Binary Format Support
Stringy supports the three major executable formats across different platforms. Each format has unique characteristics that influence string extraction strategies.
ELF (Executable and Linkable Format)
Used primarily on Linux and other Unix-like systems.
Key Sections for String Extraction
| Section | Priority | Description |
|---|---|---|
.rodata | High | Read-only data, often contains string literals |
.rodata.str1.1 | High | Aligned string literals |
.data.rel.ro | Medium | Read-only after relocation |
.comment | Medium | Compiler and build information |
.note.* | Low | Various metadata notes |
ELF-Specific Features
- Symbol Tables: Extract import/export names from
.dynsymand.symtab - Dynamic Strings: Process
.dynstrfor library names and symbols - Section Flags: Use
SHF_EXECINSTRandSHF_WRITEfor classification - Virtual Addresses: Map file offsets to runtime addresses
- Dynamic Linking: Parse
DT_NEEDEDentries to extract library dependencies - Symbol Types: Support for functions (STT_FUNC), objects (STT_OBJECT), TLS variables (STT_TLS), and indirect functions (STT_GNU_IFUNC)
- Symbol Visibility: Filter hidden and internal symbols from exports (STV_HIDDEN, STV_INTERNAL)

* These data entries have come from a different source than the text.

===== src/rtl/debounce_bit.sv =====
// One switch channel: two-flop synchroniser, stability counter, debounced level and edge pulses.
module debounce_bit
    import debounce_pkg::*;
#(
    parameter int STABLE_CYCLES = DEFAULT_STABLE_CYCLES,
    parameter int CNT_W         = DEFAULT_CNT_W
) (
    input  logic clk,
    input  logic rst_n,
    input  logic en,
    input  logic sw_in,
    output logic sw_out,
    output logic rise,
    output logic fall,
    output logic hit
);

    localparam bit              CFG_OK = cnt_fits(STABLE_CYCLES, CNT_W);
    localparam logic [CNT_W-1:0] TC    = CNT_W'(STABLE_CYCLES - 1);

    logic             s1;
    logic             s2;
    logic [CNT_W-1:0] cnt;

    // Acceptance on the coming edge; the top registers the OR of these as `changed`.
    assign hit = en && (s2 != sw_out) && (cnt == TC);

    always_ff @(posedge clk) begin
        if (!rst_n) begin
            s1     <= 1'b0;
            s2     <= 1'b0;
            cnt    <= '0;
            sw_out <= 1'b0;
            rise   <= 1'b0;
            fall   <= 1'b0;
        end else begin
            assert (CFG_OK) else $error("debounce_bit: CNT_W=%0d cannot hold STABLE_CYCLES=%0d", CNT_W, STABLE_CYCLES);
            s1   <= sw_in;
            s2   <= s1;
            rise <= 1'b0;
            fall <= 1'b0;
            if (en) begin
                if (s2 == sw_out) begin
                    cnt <= '0;
                end else if (cnt == TC) begin
                    sw_out <= s2;
                    cnt    <= '0;
                    rise   <= s2;
                    fall   <= ~s2;
                end else begin
                    cnt <= cnt + 1'b1;
                end
            end
        end
    end

endmodule


===== src/rtl/sw_debounce8.sv =====
// Eight-channel switch synchroniser/debouncer feeding the priority encoder stage.
module sw_debounce8
    import debounce_pkg::*;
#(
    parameter int WIDTH         = 8,
    parameter int STABLE_CYCLES = DEFAULT_STABLE_CYCLES,
    parameter int CNT_W         = DEFAULT_CNT_W
) (
    input  logic             clk,
    input  logic             rst_n,
    input  logic             en,
    input  logic [WIDTH-1:0] sw_in,
    output logic [WIDTH-1:0] sw_out,
    output logic [WIDTH-1:0] rise,
    output logic [WIDTH-1:0] fall,
    output logic             changed
);

    logic [WIDTH-1:0] hit;

    for (genvar i = 0; i < WIDTH; i++) begin : g_ch
        debounce_bit #(
            .STABLE_CYCLES(STABLE_CYCLES),
            .CNT_W        (CNT_W)
        ) u_bit (
            .clk   (clk),
            .rst_n (rst_n),
            .en    (en),
            .sw_in (sw_in[i]),
            .sw_out(sw_out[i]),
            .rise  (rise[i]),
            .fall  (fall[i]),
            .hit   (hit[i])
        );
    end

    // Registered from the same acceptance terms so it lines up with rise/fall.
    always_ff @(posedge clk) begin
        if (!rst_n) begin
            changed <= 1'b0;
        end else begin
            changed <= |hit;
        end
    end

endmodule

Enhanced Symbol Extraction
The ELF parser now provides comprehensive symbol extraction with:
-
Import Detection: Identifies all undefined symbols (SHN_UNDEF) that need runtime resolution
- Supports multiple symbol types: functions, objects, TLS variables, and indirect functions
- Handles both global and weak bindings
- Maps symbols to their providing libraries using version information
-
Export Detection: Extracts all globally visible defined symbols
- Filters out hidden (STV_HIDDEN) and internal (STV_INTERNAL) symbols
- Includes both strong and weak symbols
- Supports all relevant symbol types
-
Library Dependencies: Extracts DT_NEEDED entries from the dynamic section
- Provides list of required shared libraries
- Used in conjunction with version information for symbol-to-library mapping
-
Symbol-to-Library Mapping: Maps imported symbols to their providing libraries
- Uses ELF version tables (versym and verneed) for best-effort attribution
- Process: versym index → verneed entry → library filename
- Falls back to heuristics for unversioned symbols (e.g., common libc symbols)
- Returns
Nonewhen version information is unavailable or ambiguous
Implementation Details
impl ElfParser {
fn classify_section(section: &SectionHeader, name: &str) -> SectionType {
// Check executable flag first
if section.sh_flags & SHF_EXECINSTR != 0 {
return SectionType::Code;
}
// Classify by name patterns
match name {
".rodata" | ".rodata.str1.1" => SectionType::StringData,
".data.rel.ro" => SectionType::ReadOnlyData,
// ... more classifications
}
}
fn extract_imports(&self, elf: &Elf, libraries: &[String]) -> Vec<ImportInfo> {
// Extract undefined symbols from dynamic symbol table
// Supports STT_FUNC, STT_OBJECT, STT_TLS, STT_GNU_IFUNC, STT_NOTYPE
// Handles both STB_GLOBAL and STB_WEAK bindings
// Maps symbols to libraries using version information
}
fn extract_exports(&self, elf: &Elf) -> Vec<ExportInfo> {
// Extract defined symbols with global/weak binding
// Filters out STV_HIDDEN and STV_INTERNAL symbols
// Includes all relevant symbol types
}
fn extract_needed_libraries(&self, elf: &Elf) -> Vec<String> {
// Parse DT_NEEDED entries from dynamic section
// Returns list of required shared library names
}
fn get_symbol_providing_library(
&self,
elf: &Elf,
sym_index: usize,
libraries: &[String],
) -> Option<String> {
// 1. Get version index from versym table for this symbol
// 2. Look up version in verneed to find library name
// 3. Match with DT_NEEDED entries
// 4. Fallback to heuristics for unversioned symbols
}
}
Library Dependency Mapping
The ELF parser implements symbol-to-library mapping using ELF version information:
-
Version Symbol Table (versym): Maps each dynamic symbol to a version index
- Index 0 (VER_NDX_LOCAL): Local symbol, not available externally
- Index 1 (VER_NDX_GLOBAL): Global symbol, no specific version
- Index ≥ 2: Versioned symbol, references verneed entry
-
Version Needed Table (verneed): Lists library dependencies with version requirements
- Each entry contains a library filename (from DT_NEEDED)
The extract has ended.